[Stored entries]

## src/rtl/ga_pkg.sv

```systemverilog
// Shared GA datapath types: default widths, fitness/chromosome types, scan states.
// Pure declarations; no latency and no flow control.
package ga_pkg;

   localparam int CHROM_WIDTH = 8;
   localparam int FIT_WIDTH   = 27;

   typedef logic [CHROM_WIDTH-1:0] chrom_t;
   typedef logic [FIT_WIDTH-1:0]   fit_t;

   // Lower fitness is better, so all ones can never win a comparison.
   localparam fit_t FIT_WORST = '1;

   typedef enum logic [2:0] {
      S_IDLE,
      S_CLEAR,
      S_ISSUE,
      S_DRAIN,
      S_DONE
   } scan_state_t;

endpackage

```

## src/rtl/fit_align_pipe.sv

```systemverilog
// Fixed-depth delay line that carries a chromosome pair and its valid bits.
// Latency DEPTH cycles; no backpressure, one entry accepted every cycle.
module fit_align_pipe #(
   parameter int DEPTH = 2,
   parameter int WIDTH = 17
) (
   input  logic             clk,
   input  logic             reset,
   input  logic             pair_vld,
   input  logic [WIDTH-1:0] pair_dat,
   output logic             aligned_vld,
   output logic [WIDTH-1:0] aligned_dat,
   output logic             any_vld
);

   logic [DEPTH-1:0] vld_q;
   logic [WIDTH-1:0] dat_q [DEPTH];

   always_ff @(posedge clk or posedge reset) begin
      if (reset) begin
         vld_q <= '0;
         for (int i = 0; i < DEPTH; i++) dat_q[i] <= '0;
      end else begin
         vld_q[0] <= pair_vld;
         dat_q[0] <= pair_dat;
         for (int i = 1; i < DEPTH; i++) begin
            vld_q[i] <= vld_q[i-1];
            dat_q[i] <= dat_q[i-1];
         end
      end
   end

   assign aligned_vld = vld_q[DEPTH-1];
   assign aligned_dat = dat_q[DEPTH-1];
   assign any_vld     = |vld_q;

endmodule

```

## src/rtl/pop_pair_streamer.sv

```systemverilog
// Per generation: clear tracker, stream population pairs through the evaluators, present aligned results.
// Latency issue->output 2+FIT_LATENCY cycles; no backpressure, the tracker must accept one pair per cycle.
module pop_pair_streamer #(
   parameter int CHROM_WIDTH = ga_pkg::CHROM_WIDTH,
   parameter int FIT_WIDTH   = ga_pkg::FIT_WIDTH,
   parameter int POP_SIZE    = 10,
   parameter int ADDR_WIDTH  = 4,
   parameter int FIT_LATENCY = 2
) (
   input  logic                   clk,
   input  logic                   reset,
   input  logic                   start,
   output logic [ADDR_WIDTH-1:0]  mem_addr1,
   output logic [ADDR_WIDTH-1:0]  mem_addr2,
   output logic                   mem_rd_en,
   input  logic [CHROM_WIDTH-1:0] mem_rdata1,
   input  logic [CHROM_WIDTH-1:0] mem_rdata2,
   output logic [CHROM_WIDTH-1:0] eval_chrom1,
   output logic [CHROM_WIDTH-1:0] eval_chrom2,
   input  logic [FIT_WIDTH-1:0]   eval_fit1,
   input  logic [FIT_WIDTH-1:0]   eval_fit2,
   output logic                   best_clear,
   output logic [FIT_WIDTH-1:0]   fitness1,
   output logic [FIT_WIDTH-1:0]   fitness2,
   output logic [CHROM_WIDTH-1:0] chrom1,
   output logic [CHROM_WIDTH-1:0] chrom2,
   output logic                   enable_second,
   output logic                   pair_valid,
   output logic                   busy,
   output logic                   done
);

   import ga_pkg::*;

   localparam int                    NUM_PAIRS = (POP_SIZE + 1) / 2;
   localparam logic [ADDR_WIDTH-1:0] LAST_PAIR = ADDR_WIDTH'(NUM_PAIRS - 1);
   localparam int                    PAIR_W    = 1 + 2 * CHROM_WIDTH;
   localparam logic [FIT_WIDTH-1:0]  FIT_NONE  = '1;

   scan_state_t             state;
   logic [ADDR_WIDTH-1:0]   pair_idx;
   logic [ADDR_WIDTH-1:0]   next_idx;
   logic [ADDR_WIDTH:0]     even_slot;
   logic                    odd_slot_ok;
   logic                    issue_sec;
   logic                    rd_vld;
   logic                    rd_sec;
   logic                    aligned_vld;
   logic                    pipe_busy;
   logic [PAIR_W-1:0]       aligned_dat;
   logic                    aligned_sec;
   logic [CHROM_WIDTH-1:0]  aligned_c1;
   logic [CHROM_WIDTH-1:0]  aligned_c2;

   always_comb begin
      next_idx    = (state == S_CLEAR) ? '0 : pair_idx + ADDR_WIDTH'(1);
      even_slot   = {next_idx, 1'b0};
      odd_slot_ok = (int'(even_slot) + 1) < POP_SIZE;
   end

   always_ff @(posedge clk or posedge reset) begin
      if (reset) begin
         state      <= S_IDLE;
         pair_idx   <= '0;
         best_clear <= 1'b0;
         busy       <= 1'b0;
         done       <= 1'b0;
         mem_rd_en  <= 1'b0;
         mem_addr1  <= '0;
         mem_addr2  <= '0;
         issue_sec  <= 1'b0;
      end else begin
         best_clear <= 1'b0;
         done       <= 1'b0;
         mem_rd_en  <= 1'b0;
         mem_addr1  <= '0;
         mem_addr2  <= '0;
         issue_sec  <= 1'b0;
         case (state)
            S_IDLE: begin
               if (start) begin
                  state      <= S_CLEAR;
                  best_clear <= 1'b1;
                  busy       <= 1'b1;
               end
            end
            // The CLEAR cycle already computes pair 0 so issue starts back-to-back.
            S_CLEAR, S_ISSUE: begin
               if (state == S_ISSUE && pair_idx == LAST_PAIR) begin
                  state <= S_DRAIN;
               end else begin
                  state     <= S_ISSUE;
                  pair_idx  <= next_idx;
                  mem_rd_en <= 1'b1;
                  mem_addr1 <= even_slot[ADDR_WIDTH-1:0];
                  if (odd_slot_ok) begin
                     mem_addr2 <= even_slot[ADDR_WIDTH-1:0] | ADDR_WIDTH'(1);
                     issue_sec <= 1'b1;
                  end
               end
            end
            S_DRAIN: begin
               if (!rd_vld && !pipe_busy) begin
                  state <= S_DONE;
                  done  <= 1'b1;
                  busy  <= 1'b0;
               end
            end
            S_DONE:  state <= S_IDLE;
            default: state <= S_IDLE;
         endcase
      end
   end

   always_ff @(posedge clk or posedge reset) begin
      if (reset) begin
         rd_vld <= 1'b0;
         rd_sec <= 1'b0;
      end else begin
         rd_vld <= mem_rd_en;
         rd_sec <= issue_sec;
      end
   end

   assign eval_chrom1 = mem_rdata1;
   assign eval_chrom2 = mem_rdata2;

   fit_align_pipe #(
      .DEPTH (FIT_LATENCY),
      .WIDTH (PAIR_W)
   ) u_align (
      .clk         (clk),
      .reset       (reset),
      .pair_vld    (rd_vld),
      .pair_dat    ({rd_sec, mem_rdata1, mem_rdata2}),
      .aligned_vld (aligned_vld),
      .aligned_dat (aligned_dat),
      .any_vld     (pipe_busy)
   );

   assign {aligned_sec, aligned_c1, aligned_c2} = aligned_dat;

   // Bubbles carry worst fitness so the tracker can never latch them.
   always_ff @(posedge clk or posedge reset) begin
      if (reset) begin
         pair_valid    <= 1'b0;
         enable_second <= 1'b0;
         fitness1      <= FIT_NONE;
         fitness2      <= FIT_NONE;
         chrom1        <= '0;
         chrom2        <= '0;
      end else if (aligned_vld) begin
         pair_valid    <= 1'b1;
         fitness1      <= eval_fit1;
         chrom1        <= aligned_c1;
         enable_second <= aligned_sec;
         fitness2      <= aligned_sec ? eval_fit2 : FIT_NONE;
         chrom2        <= aligned_sec ? aligned_c2 : '0;
      end else begin
         pair_valid    <= 1'b0;
         enable_second <= 1'b0;
         fitness1      <= FIT_NONE;
         fitness2      <= FIT_NONE;
         chrom1        <= '0;
         chrom2        <= '0;
      end
   end

endmodule

```

## config.mk

```make
export PLATFORM = sky130hd
export DESIGN_NAME = pop_pair_streamer
export DESIGN_NICKNAME = d
export VERILOG_FILES = /design/src/rtl/ga_pkg.sv /design/src/rtl/fit_align_pipe.sv /design/src/rtl/pop_pair_streamer.sv
export SDC_FILE = /design/constraint.sdc
export NUM_CORES = 1
export LEC_CHECK = 0
export BUFFER_PORTS_ARGS = -buffer_cell sky130_fd_sc_hd__buf_2
export CAP_MARGIN = 20
export CORE_ASPECT_RATIO = 0.9
export CORE_MARGIN = 2
export CORE_UTILIZATION = 53
export CTS_BUF_LIST = sky130_fd_sc_hd__clkbuf_4 sky130_fd_sc_hd__clkbuf_8
export DETAILED_ROUTE_END_ITERATION = 7
export GPL_TIMING_DRIVEN = 0
export PLACE_DENSITY_LB_ADDON = 0.05
export RECOVER_POWER = 25
export SLEW_MARGIN = 20
export SYNTH_ARGS = -nofsm -noshare
export SYNTH_HDL_FRONTEND = slang
export SYNTH_SLANG_ARGS = --single-unit
export TNS_END_PERCENT = 20
```

## constraint.sdc

```tcl
create_clock -name clk -period 6 [get_ports clk]
set_input_delay 0.3 -clock clk [delete_from_list [all_inputs] [get_ports clk]]
set_output_delay 0.3 -clock clk [all_outputs]
set_load 0.05 [all_outputs]
```

# == Word level (Yosys, flattened, before mapping) ==
# Index checks and enable logic that the tools add are counted.
# word_totals
register_bits,130
in_bits,73
output_inout_bits,100
wordCells,71
# classes
addsub,2
order_cmp,1
n_eq_ne,6
muxes,30
n_bitwise,1
reduce_logical,11
# ops
op,n
$mux 27,3
$mux 4,6
$mux 8,3
$mux 1,14
$pmux 3 s3,1
$add 5x1->6 const B,1
$eq 3x2->1 const B,2
$lt 6x4->1 const B,1
$mux 3,2
$add 4x1->4 const B,1
$eq 4x3->1 const B,1
$ne 2x2->1 const B,2
$reduce_and 2->1,2
$reduce_or 2->1,2
$eq 3x1->1 const B,1
$logic_not 3->1,1
$reduce_and 3->1,1
$logic_and 1x1->1,2
$logic_not 1->1,2
$pmux 1 s2,1
$reduce_bool 2->1,1
$not 1->1,1

# == Depth between registers and ports, before layout ==
# Gate-level depths: netlist of the first run.
# logic_depth
ltp_word,7
depth_mapped,7
mapped_depth_nobuf,6

# == Modules after synthesis ==
# Synthesis of the first run repeated with hierarchy kept, for this count alone.
# unflattened
hier_cells,301
area_unflattened_um2,4400.5
# by_module_without_submodules
mod,instances,cells_per_inst,area_per_inst_um2,seq_area_each_um2
pop_pair_streamer,1,246,3362.0,2369.8
fit_align_pipe,1,55,1038.5,900.9

# == Worst setup path after synthesis of the first run ==
# No wires, ideal clock.
# synth_timing
kind,register to register
start,reg pair_idx[1]
end,reg issue_sec
setup_time_ns,0.083
arrival_time_ns,1.548
required_time_ns,5.917
slack_ns,4.369
path_stages_with_launch,8
path_buffers,1
period_less_slack_ns,1.631
path_cell_list,dfrtp_1 -> clkbuf_1 -> inv_1 -> ha_1 -> a211oi_1 -> a41oi_1 -> o22a_2 -> o22ai_1
# synth_between
elab_chain_cells,7
elab_cells_between_ends,9
cone_classes,add/sub: 2; order compare: 1; eq/ne: 1; mux: 4; reduce/logical: 1
# synth_rtl
item,line,source
start: declaration,pop_pair_streamer.sv:41,logic [ADDR_WIDTH-1:0] pair_idx;
start signal: assignment,pop_pair_streamer.sv:93,pair_idx <= next_idx;
$add 4x1->4,pop_pair_streamer.sv:56,next_idx = (state == S_CLEAR) ? '0 : pair_idx + ADDR_WIDTH'(1);
$mux 4,pop_pair_streamer.sv:56,
$add 5x1->6,pop_pair_streamer.sv:58,odd_slot_ok = (int'(even_slot) + 1) < POP_SIZE;
$lt 6x4->1,pop_pair_streamer.sv:58,
$mux 1,pop_pair_streamer.sv:96,if (odd_slot_ok) begin
$mux 1 (*),pop_pair_streamer.sv:89,if (state == S_ISSUE && pair_idx == LAST_PAIR) begin
$mux 1 (*),pop_pair_streamer.sv:79,case (state)
end signal: assignment,pop_pair_streamer.sv:71,issue_sec <= 1'b0;
end signal: assignment,pop_pair_streamer.sv:78,issue_sec <= 1'b0;
end signal: assignment,pop_pair_streamer.sv:98,issue_sec <= 1'b1;
end: declaration,pop_pair_streamer.sv:45,logic issue_sec;
# Every way passes the cells marked *; elsewhere a longest branch is shown, timed or not.
# A chain may end at the register's enable or synchronous reset.

==> impl_metrics.xml, run 1 <==
<?xml version="1.0" encoding="UTF-8"?>
<metrics>
  <group name="synth">
    <metric name="parity_gate_share_of_the_synthesized_area_counting_xor_and_xnor_cells" unit="%">0.2037</metric>
    <metric name="synthCells" unit="">292</metric>
    <metric name="seq_area_frac_synth" unit="%">76.08</metric>
    <metric name="postSynthNetCount" unit="">367</metric>
    <metric name="ys_warn_count" unit="">0</metric>
    <metric name="synth_seq_cells" unit="">128</metric>
    <metric name="compound_gate_fraction_of_synth_area" unit="%">3.318</metric>
    <metric name="ys_types" unit="">39</metric>
    <metric name="post_synth.cell_area_avg" unit="um^2">14.72</metric>
    <metric name="fraction_of_post_synthesis_cell_area_in_the_top_cell_type_by_area" unit="%">43.07</metric>
    <metric name="netlist.top_cell.by_area" unit="">dfrtp_1</metric>
    <metric name="muxShareOfSynthArea" unit="%">0.5821</metric>
    <metric name="post_synthesis_share_of_cell_area_spent_on_full_adders_half_adders_and_majority_gates" unit="%">0.5821</metric>
    <metric name="netlist_area" unit="um^2">4299</metric>
    <metric name="synthSimpleGateAreaFrac" unit="%">14.00</metric>
    <metric name="synth_top_family_by_area" unit="">simple AND/OR/NAND/NOR gates</metric>
    <metric name="post_synth_main_area_contributors" unit="">dfrtp_1, dfstp_2, nand2b_1, or2_2, buf_4</metric>
  </group>
  <group name="drt">
    <metric name="drtPass1Iterations" unit="">4</metric>
    <metric name="drc" unit="">0</metric>
    <metric name="detail_route.wl_per_cell" unit="um">13.70</metric>
    <metric name="dr.first_iter.drc_count" unit="">65</metric>
    <metric name="drt_wl_total" unit="um">8368</metric>
    <metric name="antenna_violating_nets_post_route" unit="">0</metric>
    <metric name="vias" unit="">2815</metric>
    <metric name="route.detailed.vias_per_inst" unit="">4.607</metric>
  </group>
  <group name="clock_network">
    <metric name="clkSinkCount" unit="">128</metric>
    <metric name="worst_setup_hold_path_clk_slew" unit="ns">0.07</metric>
    <metric name="post_cts_resize_count" unit="">0</metric>
    <metric name="tritoncts" unit="">done</metric>
    <metric name="number_of_cts_inserted_buffers" unit="">17</metric>
    <metric name="ctsLongestPathBuffers" unit="">2</metric>
    <metric name="later_pin_clock_latency_in_the_skew_report" unit="ns">0.42</metric>
    <metric name="cts_hold_repair.buffers" unit="">12</metric>
    <metric name="clock_tree.htree_level_count" unit="">4</metric>
    <metric name="root_buffer" unit="">clkbuf_8</metric>
    <metric name="postCtsSetupBuffers" unit="">0</metric>
  </group>
  <group name="place">
    <metric name="place.port_buffers" unit="">171</metric>
    <metric name="place.gp.congestion" unit="">0.8287</metric>
    <metric name="dp_hpwl" unit="um">5548</metric>
    <metric name="place.detailed.instances" unit="">563</metric>
  </group>
  <group name="power">
    <metric name="power_density" unit="nW/um^2">537.7</metric>
    <metric name="peak_vdd_ir" unit="mV">0.2682</metric>
    <metric name="post-layout-total-power" unit="mW">3.146</metric>
    <metric name="static-leakage-power" unit="nW">2.834</metric>
  </group>
  <group name="timing">
    <metric name="drv_slew" unit="">51</metric>
    <metric name="max_clock_freq" unit="MHz">465.2</metric>
    <metric name="fin_crit_sh" unit="%">35.83</metric>
    <metric name="worst_hold_slack" unit="ns">0.06297</metric>
    <metric name="maxSlewHeadroom" unit="%">-48.89</metric>
    <metric name="fin_skew" unit="ns">0.01446</metric>
    <metric name="layout_min_cycle_time" unit="ns">2.150</metric>
    <metric name="setup_viol" unit="">0</metric>
    <metric name="worstMarginPinSlew" unit="ns">2.221</metric>
    <metric name="rsz_0062_raised_after_global_routing" unit="">no</metric>
    <metric name="hold_violations" unit="">0</metric>
    <metric name="setup_total_negative_slack" unit="ns">0</metric>
  </group>
  <group name="grt">
    <metric name="grt_max_degree" unit="">79</metric>
    <metric name="grt_antenna_before_repair" unit="">0</metric>
    <metric name="leftover_overflow_at_the_end_of_global_routing" unit="">0</metric>
    <metric name="global_route.usage.total" unit="%">18.81</metric>
    <metric name="via_count_of_the_first_global_routing_pass" unit="">2637</metric>
    <metric name="grt_first_pass_wirelength" unit="um">12430</metric>
  </group>
  <group name="die">
    <metric name="io_pins" unit="">173</metric>
    <metric name="initial_util" unit="%">54.07</metric>
    <metric name="rows" unit="">31</metric>
    <metric name="die_w" unit="um">98.94</metric>
    <metric name="die_h" unit="um">89.44</metric>
    <metric name="die-area" unit="um^2">8849</metric>
    <metric name="coreArea" unit="um^2">7951</metric>
  </group>
  <group name="setup_path">
    <metric name="cp_num_cells" unit="">4</metric>
    <metric name="critical_path.startpoint_type" unit="">primary input</metric>
    <metric name="cpMaxStageDelayCell" unit="">clkinvlp_2</metric>
    <metric name="timing.critical_path.fanout_max" unit="">78</metric>
    <metric name="capturing_element_type_of_the_critical_path" unit="">async pin</metric>
    <metric name="critical_path_class" unit="">primary input to async pin</metric>
    <metric name="crit_family" unit="">buffers and inverters</metric>
    <metric name="r2r.worst_path.cells" unit="">7</metric>
    <metric name="worst_path_largest_cell_delay" unit="ns">1.27</metric>
    <metric name="worst-endpoint-arrival" unit="ns">2.67</metric>
    <metric name="cp.buffers_inverters" unit="">4</metric>
    <metric name="timing.critical_path.required" unit="ns">6.52</metric>
    <metric name="path_cells" unit="">dlygate4sd3_1 &gt; clkbuf_1 &gt; clkinvlp_2 &gt; buf_16</metric>
  </group>
  <group name="status">
    <metric name="status" unit="">finished, violations left</metric>
    <metric name="failed_checks" unit="">max-capacitance violations, max-slew violations</metric>
  </group>
  <group name="layout">
    <metric name="post_route_cells_drive_above_1_share" unit="%">56.84</metric>
    <metric name="finish.net_count" unit="">574</metric>
    <metric name="sequential_cell_area" unit="um^2">3271</metric>
    <metric name="multi_input_comb_area" unit="um^2">807.0</metric>
    <metric name="final_util" unit="%">73.58</metric>
    <metric name="stdcell_count" unit="">611</metric>
    <metric name="antenna_cells_inserted" unit="">0</metric>
    <metric name="area_growth" unit="%">36.09</metric>
    <metric name="num-fill-cells" unit="">576</metric>
  </group>
  <group name="job">
    <metric name="drv_cap" unit="">1</metric>
  </group>
  <group name="min_path">
    <metric name="min_path_cells" unit="">1</metric>
    <metric name="worst_hold_path_type" unit="">primary input to flip-flop</metric>
  </group>
</metrics>
## final timing paths
path	from	end	slack, ns
worst max-delay path	reset	fitness2[5]	3.85
worst min-delay path	mem_rdata2[3]	u_align.dat_q[20]	0.06
worst max register to register	pair_idx[1]	issue_sec	4.08
worst min register to register	u_align.dat_q[27]	u_align.aligned_dat[10]	0.34
max in group clk	pair_idx[1]	issue_sec	4.08
min in group asynchronous	reset	done	1.03
## cell type report
cell class | count | area share, %
flip-flops and latches | 128 | 55.90
repair buffers | 188 | 17.47
multi-input cells | 127 | 13.79
clock buffers | 18 | 4.234
plain buffers | 30 | 3.315
clock inverters | 14 | 2.695
well taps | 99 | 2.117
inverters | 7 | 0.4705
## cells by family (layout without fill, tap and decap cells)
family / Yosys count / after routing
DFF: 128 / 128
buffers and inverters: 37 / 257
xor gates and xnor gates: 1 / 1
AOI/OAI and AO/OA: 20 / 20
other: 1 / 1
and+or+nand+nor: 101 / 101
adders and majority gates: 2 / 2
muxes: 2 / 2
## metal layers
metal | vias up | GRT usage (%) | part of all wire, %
met5 | - | 0 | 0
met4 | 0 | 9.838 | 1.5
met3 | 11 | 6.099 | 5.9
met2 | 93 | 30.96 | 53
met1 | 1380 | 22.61 | 40
li1 | 1331 | - | -
## where the power goes
group          internal (mW)  leakage [nW]  switching [mW]
logic                  0.315          1.16           0.894
registers               1.13          1.48          0.0756
clock network          0.386         0.196           0.347
total                   1.83          2.83            1.32
## state kept, by name, summed over array words and instances (netlist names), 3 cells and up
| signal | cells |
|---|---|
| chrom1 | 8 |
| chrom2 | 8 |
| fitness1 | 27 |
| fitness2 | 27 |
| mem_addr1 | 3 |
| mem_addr2 | 3 |
| pair_idx | 4 |
| state | 3 |
| u_align.aligned_dat | 17 |
| u_align.dat_q | 17 |
## through the flow
stage,area (um^2),setup WS (ns)
after CTS,5837,4.111
final,5851,3.850
after detailed placement,5311,4.165
after global routing,5851,3.617
after floorplan,4299,2.377
after global placement,5279,1.217
## cells in the final DEF (no fill, tap or decap), types with 4 or more instances in the layout
cell type / count
or2_1: 5
and3_1: 10
nor2_1: 9
dfstp_2: 54
dlygate4sd3_1: 16
clkinv_4: 5
inv_1: 6
nor3_1: 4
and2_1: 8
nand2_1: 5
or2_2: 23
dfrtp_1: 74
buf_4: 19
nand2b_1: 28
buf_2: 156
clkbuf_8: 18
clkbuf_1: 25
## Yosys cell counts
| cell | n |
|---|---|
| buf_2 | 3 |
| and3b_1 | 1 |
| o21bai_1 | 1 |
| o22ai_1 | 1 |
| and2b_1 | 1 |
| a22o_1 | 3 |
| dfrtp_1 | 74 |
| a21boi_0 | 1 |
| a22oi_1 | 1 |
| nand2b_1 | 28 |
| or3_1 | 1 |
| o22a_1 | 1 |
| conb_1 | 1 |
| a211oi_1 | 1 |
| nand3_1 | 2 |
| nand2_1 | 5 |
| and2_1 | 8 |
| xnor2_1 | 1 |
| or2_2 | 23 |
| buf_4 | 19 |
| mux2_4 | 1 |
| a21oi_1 | 3 |
| o21ai_1 | 1 |
| and3_1 | 10 |
| nor3_2 | 2 |
| inv_1 | 7 |
| buf_6 | 1 |
| ha_1 | 2 |
| clkbuf_1 | 7 |
| nand3b_1 | 1 |
| o21ai_0 | 3 |
| a41oi_1 | 3 |
| dfstp_2 | 54 |
| nor3_1 | 4 |
| nor2b_1 | 1 |
| nor2_1 | 9 |
| mux2i_1 | 1 |
| or2_1 | 5 |
| o22a_2 | 1 |
(Power assumes the default switching activity.)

▶ What the task asks:
Each line of the data above containing the string "flip" is to be copied.

▶ Answer to this exercise:
    <metric name="worst_hold_path_type" unit="">primary input to flip-flop</metric>
flip-flops and latches | 128 | 55.90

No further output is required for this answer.